Their playoff berth this season was based around an excellent young core of Towns, Anthony Edwards and D’Angelo Russell, a solid supporting cast and an excellent young coach. At the same time, though, it’s reasonable to think that the 2022 Wolves maxed themselves out. They were unusually healthy and had some very pronounced issues – namely rebounding and rim protection – that were easily exploited in a playoff setting. Rudy Gobert undoubtedly fixes those problems.

There has been so much analysis around the Gobert trade that says that the Wolves were foolish for making this deal: a huge haul sacrificed for what will probably be a 5- or 6-seed next season. Those assessments are probably correct, but they also miss the point.

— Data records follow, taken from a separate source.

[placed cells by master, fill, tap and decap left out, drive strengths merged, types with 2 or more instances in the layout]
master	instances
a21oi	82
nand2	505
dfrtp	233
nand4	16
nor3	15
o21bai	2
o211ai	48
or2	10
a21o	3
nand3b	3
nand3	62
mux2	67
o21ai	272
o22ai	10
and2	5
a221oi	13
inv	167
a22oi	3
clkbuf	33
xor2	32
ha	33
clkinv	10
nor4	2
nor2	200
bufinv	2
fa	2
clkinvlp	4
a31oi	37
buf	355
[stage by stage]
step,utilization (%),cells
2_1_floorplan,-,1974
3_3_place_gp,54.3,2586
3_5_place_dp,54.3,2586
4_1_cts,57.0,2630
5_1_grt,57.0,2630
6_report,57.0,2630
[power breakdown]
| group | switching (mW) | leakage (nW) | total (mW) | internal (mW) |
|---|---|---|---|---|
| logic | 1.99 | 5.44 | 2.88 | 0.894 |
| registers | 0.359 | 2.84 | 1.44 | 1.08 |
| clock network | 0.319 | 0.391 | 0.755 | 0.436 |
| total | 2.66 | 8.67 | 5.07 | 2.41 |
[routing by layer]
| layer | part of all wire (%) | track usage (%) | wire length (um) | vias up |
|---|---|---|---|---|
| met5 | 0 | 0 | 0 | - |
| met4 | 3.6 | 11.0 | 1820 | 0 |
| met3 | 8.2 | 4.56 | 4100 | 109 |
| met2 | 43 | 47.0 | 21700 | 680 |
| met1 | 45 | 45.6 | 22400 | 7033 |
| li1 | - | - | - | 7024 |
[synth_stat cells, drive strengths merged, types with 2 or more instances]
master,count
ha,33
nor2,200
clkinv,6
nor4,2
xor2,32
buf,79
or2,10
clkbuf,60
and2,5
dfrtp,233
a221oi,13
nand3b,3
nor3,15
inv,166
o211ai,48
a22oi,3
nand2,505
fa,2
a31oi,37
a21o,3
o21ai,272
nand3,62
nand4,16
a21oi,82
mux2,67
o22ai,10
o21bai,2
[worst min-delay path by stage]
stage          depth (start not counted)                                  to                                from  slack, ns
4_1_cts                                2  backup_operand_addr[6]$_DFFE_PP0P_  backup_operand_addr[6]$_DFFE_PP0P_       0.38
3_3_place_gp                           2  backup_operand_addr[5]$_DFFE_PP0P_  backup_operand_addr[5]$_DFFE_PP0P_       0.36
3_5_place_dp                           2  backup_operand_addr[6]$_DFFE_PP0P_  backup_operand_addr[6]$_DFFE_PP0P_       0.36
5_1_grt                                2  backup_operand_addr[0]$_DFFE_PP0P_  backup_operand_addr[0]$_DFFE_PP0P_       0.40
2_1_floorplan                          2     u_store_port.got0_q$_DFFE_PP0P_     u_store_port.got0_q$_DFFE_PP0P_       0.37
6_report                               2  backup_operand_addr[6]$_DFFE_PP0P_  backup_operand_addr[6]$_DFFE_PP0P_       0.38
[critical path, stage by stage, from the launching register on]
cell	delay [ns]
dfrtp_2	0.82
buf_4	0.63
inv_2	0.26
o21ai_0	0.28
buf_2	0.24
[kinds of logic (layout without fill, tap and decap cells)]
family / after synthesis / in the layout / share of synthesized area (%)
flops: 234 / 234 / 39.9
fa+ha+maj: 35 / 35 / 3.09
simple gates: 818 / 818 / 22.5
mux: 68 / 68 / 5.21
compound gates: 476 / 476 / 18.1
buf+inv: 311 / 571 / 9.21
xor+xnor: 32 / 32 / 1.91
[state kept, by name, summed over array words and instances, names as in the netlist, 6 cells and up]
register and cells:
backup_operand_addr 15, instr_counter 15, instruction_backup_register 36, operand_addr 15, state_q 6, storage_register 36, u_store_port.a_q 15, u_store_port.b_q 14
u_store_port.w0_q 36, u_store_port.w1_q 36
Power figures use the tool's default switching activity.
==> config.mk <==
export PLATFORM = sky130hd
export DESIGN_NAME = mvu_ctrl
export DESIGN_NICKNAME = d
export VERILOG_FILES = /design/src/rtl/mvu_pkg.sv /design/src/rtl/mvu_chan_seq.sv /design/src/rtl/mvu_ctrl.sv
export SDC_FILE = /design/constraint.sdc
export NUM_CORES = 1
export LEC_CHECK = 0
export BUFFER_PORTS_ARGS = -buffer_cell sky130_fd_sc_hd__buf_2
export CAP_MARGIN = 20
export CORE_MARGIN = 1
export CORE_UTILIZATION = 53
export CTS_CLUSTER_DIAMETER = 60
export DETAILED_ROUTE_END_ITERATION = 8
export PLACE_DENSITY_LB_ADDON = 0.1
export SLEW_MARGIN = 25
export SYNTH_ARGS = -nofsm -noshare
export SYNTH_HDL_FRONTEND = slang
export SYNTH_SLANG_ARGS = --single-unit
==> constraint.sdc <==
create_clock -name clock -period 2.9 [get_ports clock]
set_clock_uncertainty 0.05 [all_clocks]
set_input_delay 0.435 -clock clock [delete_from_list [all_inputs] [get_ports clock]]
set_output_delay 0.435 -clock clock [all_outputs]
set_load 0.1 [all_outputs]
==> src/rtl/mvu_pkg.sv <==
// package: register map, field layout and codes of the engine control bank
// Behaviour
// - engine enable bit 0 gates engine operation
// - idle clock kept only when bit 1 set
// - writing 1 starts channel; 0 ignored
// - start bits self clear; always read zero
// - start picks work from schedule and task
// - two 4-bit task fields, read/write
// - task codes 0..8 defined, 9..f reserved
// - task field selects work on software start
// - schedule codes 0,1,4,9; others reserved
// - repeat count 0 skips; 1-15 runs n
// - forced termination bit aborts running schedule
`default_nettype none
package mvu_pkg;
   // -----------------------------------------------------------------
   // register byte addresses
   // -----------------------------------------------------------------
   localparam logic [7:0] ADDR_ENABLE    = 8'h00;
   localparam logic [7:0] ADDR_START     = 8'h04;
   localparam logic [7:0] ADDR_TASK      = 8'h08;
   localparam logic [7:0] ADDR_SCHED     = 8'h0c;
   localparam logic [7:0] ADDR_REPEAT    = 8'h10;
   localparam logic [7:0] ADDR_TERMINATE = 8'h14;
   localparam logic [7:0] ADDR_STATUS    = 8'h18;
   // -----------------------------------------------------------------
   // field positions and widths
   // -----------------------------------------------------------------
   localparam int BIT_ENABLE     = 0;
   localparam int BIT_IDLE_KEEP  = 1;
   localparam int NUM_CH         = 2;
   localparam int FIELD_W        = 4;
   localparam int STATUS_REM_POS = 4;
   localparam logic [1:0] CTRL_RESET  = 2'h0;
   localparam logic [7:0] FIELD_RESET = 8'h00;
   // -----------------------------------------------------------------
   // codes
   // -----------------------------------------------------------------
   localparam logic [3:0] TASK_LAST   = 4'h8;
   localparam logic [3:0] SCHED_SINGLE = 4'h0;
   localparam logic [3:0] SCHED_ONE   = 4'h1;
   localparam logic [3:0] SCHED_FOUR  = 4'h4;
   localparam logic [3:0] SCHED_NINE  = 4'h9;
   localparam logic [3:0] REPEAT_NONE = 4'h0;
   localparam logic [3:0] ONE4        = 4'h1;
   // cycles one schedule pass lasts in this model of the sequencer
   localparam logic [3:0] PASS_CYCLES = 4'h8;
endpackage : mvu_pkg
`default_nettype wire

==> src/rtl/mvu_chan_seq.sv <==
// module: per-channel run sequencer deciding and counting the work
`default_nettype none
module mvu_chan_seq (
   input  wire logic       clock,
   input  wire logic       rst,
   input  wire logic       enable,
   input  wire logic       start,
   input  wire logic       abort,
   input  wire logic [3:0] task_code,
   input  wire logic [3:0] sched_code,
   input  wire logic [3:0] repeat_count,
   output logic            busy,
   output logic [3:0]      run_task,
   output logic [3:0]      run_sched,
   output logic [3:0]      passes_left
);
   typedef enum logic [1:0] {ST_IDLE, ST_RUN} mvu_st_t;
   typedef struct packed {
      mvu_st_t    st;
      logic [3:0] task_c;
      logic [3:0] sched;
      logic [3:0] left;
      logic [3:0] tick;
   } mvu_seq_t;
   mvu_seq_t s_q;
   mvu_seq_t s_d;
   logic sched_ok;
   logic task_ok;

   // -----------------------------------------------------------------
   // run control
   // -----------------------------------------------------------------
   always_comb begin
      sched_ok = (sched_code == mvu_pkg::SCHED_ONE) ||
                 (sched_code == mvu_pkg::SCHED_FOUR) ||
                 (sched_code == mvu_pkg::SCHED_NINE);
      task_ok = (task_code <= mvu_pkg::TASK_LAST);
      s_d = s_q;
      case (s_q.st)
         ST_IDLE: begin
            if (start && enable) begin
               s_d.sched  = sched_code;
               s_d.task_c = task_code;
               s_d.tick   = mvu_pkg::PASS_CYCLES;
               if (sched_code == mvu_pkg::SCHED_SINGLE && task_ok) begin
                  s_d.left = mvu_pkg::ONE4;
                  s_d.st   = ST_RUN;
               end else if (sched_ok &&
                            repeat_count != mvu_pkg::REPEAT_NONE) begin
                  s_d.left = repeat_count;
                  s_d.st   = ST_RUN;
               end
            end
         end
         ST_RUN: begin
            if (abort || !enable) begin
               s_d.st   = ST_IDLE;
               s_d.left = 4'h0;
            end else if (s_q.tick == mvu_pkg::ONE4) begin
               s_d.tick = mvu_pkg::PASS_CYCLES;
               s_d.left = s_q.left - mvu_pkg::ONE4;
               if (s_q.left == mvu_pkg::ONE4) begin
                  s_d.st = ST_IDLE;
               end
            end else begin
               s_d.tick = s_q.tick - mvu_pkg::ONE4;
            end
         end
         default: begin
            s_d.st = ST_IDLE;
         end
      endcase
   end

   always_ff @(posedge clock or posedge rst) begin
      if (rst) begin
         s_q <= '0;
      end else begin
         s_q <= s_d;
      end
   end

   always_comb begin
      busy        = (s_q.st == ST_RUN);
      run_task    = s_q.task_c;
      run_sched   = s_q.sched;
      passes_left = s_q.left;
   end

   // -----------------------------------------------------------------
   // checks
   // -----------------------------------------------------------------
   a_abort_stops: assert property (@(posedge clock) disable iff (rst)
      (busy && abort) |=> !busy)
      else $error("abort did not stop channel");
   a_zero_repeat: assert property (@(posedge clock) disable iff (rst)
      (!busy && start && sched_code != mvu_pkg::SCHED_SINGLE &&
       repeat_count == mvu_pkg::REPEAT_NONE) |=> !busy)
      else $error("zero repeat ran schedule");
   a_disabled_idle: assert property (@(posedge clock) disable iff (rst)
      (!enable) |=> !busy)
      else $error("ran while disabled");
   a_single_once: assert property (@(posedge clock) disable iff (rst)
      (!busy && start && enable && sched_code == mvu_pkg::SCHED_SINGLE &&
       task_code <= mvu_pkg::TASK_LAST) |=> busy ##8 !busy)
      else $error("single task length wrong");
   c_sched_run: cover property (@(posedge clock) disable iff (rst)
      (start && sched_code == mvu_pkg::SCHED_FOUR) ##1 busy);
   c_abort: cover property (@(posedge clock) disable iff (rst)
      busy && abort);
endmodule : mvu_chan_seq
`default_nettype wire

==> src/rtl/mvu_ctrl.sv <==
// module: control register bank on AHB-Lite with two channel sequencers
//
// The implementer's own choices: register access over AHB-Lite and the placing of the registers.
`default_nettype none
module mvu_ctrl (
   input  wire logic        clock,
   input  wire logic        rst,
   input  wire logic        hsel,
   input  wire logic [31:0] haddr,
   input  wire logic [1:0]  htrans,
   input  wire logic        hwrite,
   input  wire logic [2:0]  hsize,
   input  wire logic [31:0] hwdata,
   input  wire logic        hready,
   output logic [31:0]      hrdata,
   output logic             hreadyout,
   output logic             hresp,
   output logic             engine_enable,
   output logic             engine_clk_en,
   input  wire logic        cpu_idle,
   output logic [1:0]       ch_busy
);
   typedef struct packed {
      logic        wr_pend;
      logic [7:0]  wr_addr;
      logic        ctrl_en;
      logic        idle_keep;
      logic [7:0]  task_sel;
      logic [7:0]  sched_sel;
      logic [7:0]  rep_cnt;
      logic [1:0]  start_p;
      logic [1:0]  term_p;
      logic [31:0] rdata;
      logic        clk_en;
      logic        en_o;
      logic [1:0]  busy_o;
   } mvu_ctrl_t;
   mvu_ctrl_t r_q;
   mvu_ctrl_t r_d;
   logic       idle_s1_q;
   logic       idle_s2_q;
   logic [1:0] busy_w;
   logic [7:0] rem_w [2];
   logic       addr_ok;
   logic [7:0] a8;

   // -----------------------------------------------------------------
   // idle input synchroniser
   // -----------------------------------------------------------------
   always_ff @(posedge clock or posedge rst) begin
      if (rst) begin
         idle_s1_q <= 1'b0;
         idle_s2_q <= 1'b0;
      end else begin
         idle_s1_q <= cpu_idle;
         idle_s2_q <= idle_s1_q;
      end
   end

   // -----------------------------------------------------------------
   // bus and register logic
   // -----------------------------------------------------------------
   always_comb begin
      a8 = haddr[7:0];
      addr_ok = (haddr[31:8] == 24'h000000) && (a8[1:0] == 2'h0) &&
                (a8 <= mvu_pkg::ADDR_STATUS);
      r_d = r_q;
      r_d.start_p = 2'h0;
      r_d.term_p  = 2'h0;
      r_d.wr_pend = 1'b0;
      // data phase of a write
      if (r_q.wr_pend) begin
         case (r_q.wr_addr)
            mvu_pkg::ADDR_ENABLE: begin
               r_d.ctrl_en   = hwdata[mvu_pkg::BIT_ENABLE];
               r_d.idle_keep = hwdata[mvu_pkg::BIT_IDLE_KEEP];
            end
            mvu_pkg::ADDR_START: begin
               r_d.start_p = hwdata[1:0];
            end
            mvu_pkg::ADDR_TASK: begin
               r_d.task_sel = hwdata[7:0];
            end
            mvu_pkg::ADDR_SCHED: begin
               r_d.sched_sel = hwdata[7:0];
            end
            mvu_pkg::ADDR_REPEAT: begin
               r_d.rep_cnt = hwdata[7:0];
            end
            mvu_pkg::ADDR_TERMINATE: begin
               r_d.term_p = hwdata[1:0];
            end
            default: begin
               r_d.rdata = r_q.rdata;
            end
         endcase
      end
      // address phase
      if (hsel && hready && htrans[1]) begin
         r_d.wr_pend = hwrite && addr_ok;
         r_d.wr_addr = a8;
         r_d.rdata   = 32'h00000000;
         if (!hwrite && addr_ok) begin
            case (a8)
               mvu_pkg::ADDR_ENABLE:
                  r_d.rdata[1:0] = {r_q.idle_keep, r_q.ctrl_en};
               mvu_pkg::ADDR_TASK:   r_d.rdata[7:0] = r_q.task_sel;
               mvu_pkg::ADDR_SCHED:  r_d.rdata[7:0] = r_q.sched_sel;
               mvu_pkg::ADDR_REPEAT: r_d.rdata[7:0] = r_q.rep_cnt;
               mvu_pkg::ADDR_STATUS: begin
                  r_d.rdata[1:0] = busy_w;
                  // ch0 passes in the low nibble, ch1 in the high one
                  r_d.rdata[mvu_pkg::STATUS_REM_POS +: 8] =
                     {rem_w[1][3:0], rem_w[0][3:0]};
               end
               default: r_d.rdata = 32'h00000000;
            endcase
         end
      end
      // outputs
      r_d.en_o   = r_d.ctrl_en;
      r_d.clk_en = r_d.ctrl_en && (!idle_s2_q || r_d.idle_keep);
      r_d.busy_o = busy_w;
   end

   always_ff @(posedge clock or posedge rst) begin
      if (rst) begin
         r_q <= '0;
      end else begin
         r_q <= r_d;
      end
   end

   // -----------------------------------------------------------------
   // channel sequencers
   // -----------------------------------------------------------------
   genvar g;
   generate
      for (g = 0; g < mvu_pkg::NUM_CH; g = g + 1) begin : g_ch
         logic [3:0] rem_t;
         mvu_chan_seq u_seq (
            .clock        (clock),
            .rst          (rst),
            .enable       (r_q.ctrl_en),
            .start        (r_q.start_p[g]),
            .abort        (r_q.term_p[g]),
            .task_code    (r_q.task_sel[g*4 +: 4]),
            .sched_code   (r_q.sched_sel[g*4 +: 4]),
            .repeat_count (r_q.rep_cnt[g*4 +: 4]),
            .busy         (busy_w[g]),
            .run_task     (),
            .run_sched    (),
            .passes_left  (rem_t)
         );
         assign rem_w[g] = {4'h0, rem_t};
      end
   endgenerate

   always_comb begin
      hrdata        = r_q.rdata;
      hreadyout     = 1'b1;
      hresp         = 1'b0;
      engine_enable = r_q.en_o;
      engine_clk_en = r_q.clk_en;
      ch_busy       = r_q.busy_o;
   end

   // -----------------------------------------------------------------
   // checks
   // -----------------------------------------------------------------
   a_start_pulse: assert property (@(posedge clock) disable iff (rst)
      (r_q.start_p != 2'h0) |=> (r_q.start_p == 2'h0))
      else $error("start bit did not self clear");
   a_start_read: assert property (@(posedge clock) disable iff (rst)
      (hsel && hready && htrans[1] && !hwrite &&
       haddr == 32'h00000004) |=> (hrdata == 32'h00000000))
      else $error("start register read nonzero");
   a_idle_gate: assert property (@(posedge clock) disable iff (rst)
      (idle_s2_q && !r_q.idle_keep && !r_d.idle_keep) |=>
      !engine_clk_en)
      else $error("clock kept in idle");
   a_enable_out: assert property (@(posedge clock) disable iff (rst)
      (r_q.wr_pend && r_q.wr_addr == mvu_pkg::ADDR_ENABLE) |=>
      (engine_enable == $past(hwdata[mvu_pkg::BIT_ENABLE])))
      else $error("enable output mismatch");
   a_start_effect: assert property (@(posedge clock) disable iff (rst)
      (r_q.wr_pend && r_q.wr_addr == mvu_pkg::ADDR_START &&
       hwdata[0]) |=> r_q.start_p[0])
      else $error("start write lost");
   a_task_store: assert property (@(posedge clock) disable iff (rst)
      (r_q.wr_pend && r_q.wr_addr == mvu_pkg::ADDR_TASK) |=>
      (r_q.task_sel == $past(hwdata[7:0])))
      else $error("task field not stored");
   c_write_start: cover property (@(posedge clock) disable iff (rst)
      r_q.start_p[1]);
   c_idle_keep: cover property (@(posedge clock) disable iff (rst)
      idle_s2_q && engine_clk_en);
endmodule : mvu_ctrl
`default_nettype wire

In the longer term, Minnesota needs a genuine star to set a standard both on and off the court. In the short term they also need to get the pups some more playoff reps. There was no guarantee that the pre-trade Wolves would return to the playoffs in an improving west. Gobert just about assures that the Wolves make a second consecutive playoffs appearance.

Gobert’s not going to catapult the Wolves into championship contention. As he ages, his contract could prove costly. Those sacrificed draft picks could end up producing a few genuine contributors (though, given the expected improvements of their young stars, the Wolves are surely hoping that those picks fall somewhere closer to pick 30 than to the lottery).

That doesn’t matter. Minnesota is desperately searching for consistent playoff appearances. For respectability. The trade should be looked at with that goal in mind.

A championship is and should be the aim. Not every move, however, is about that long term aim. It’s important to remember that.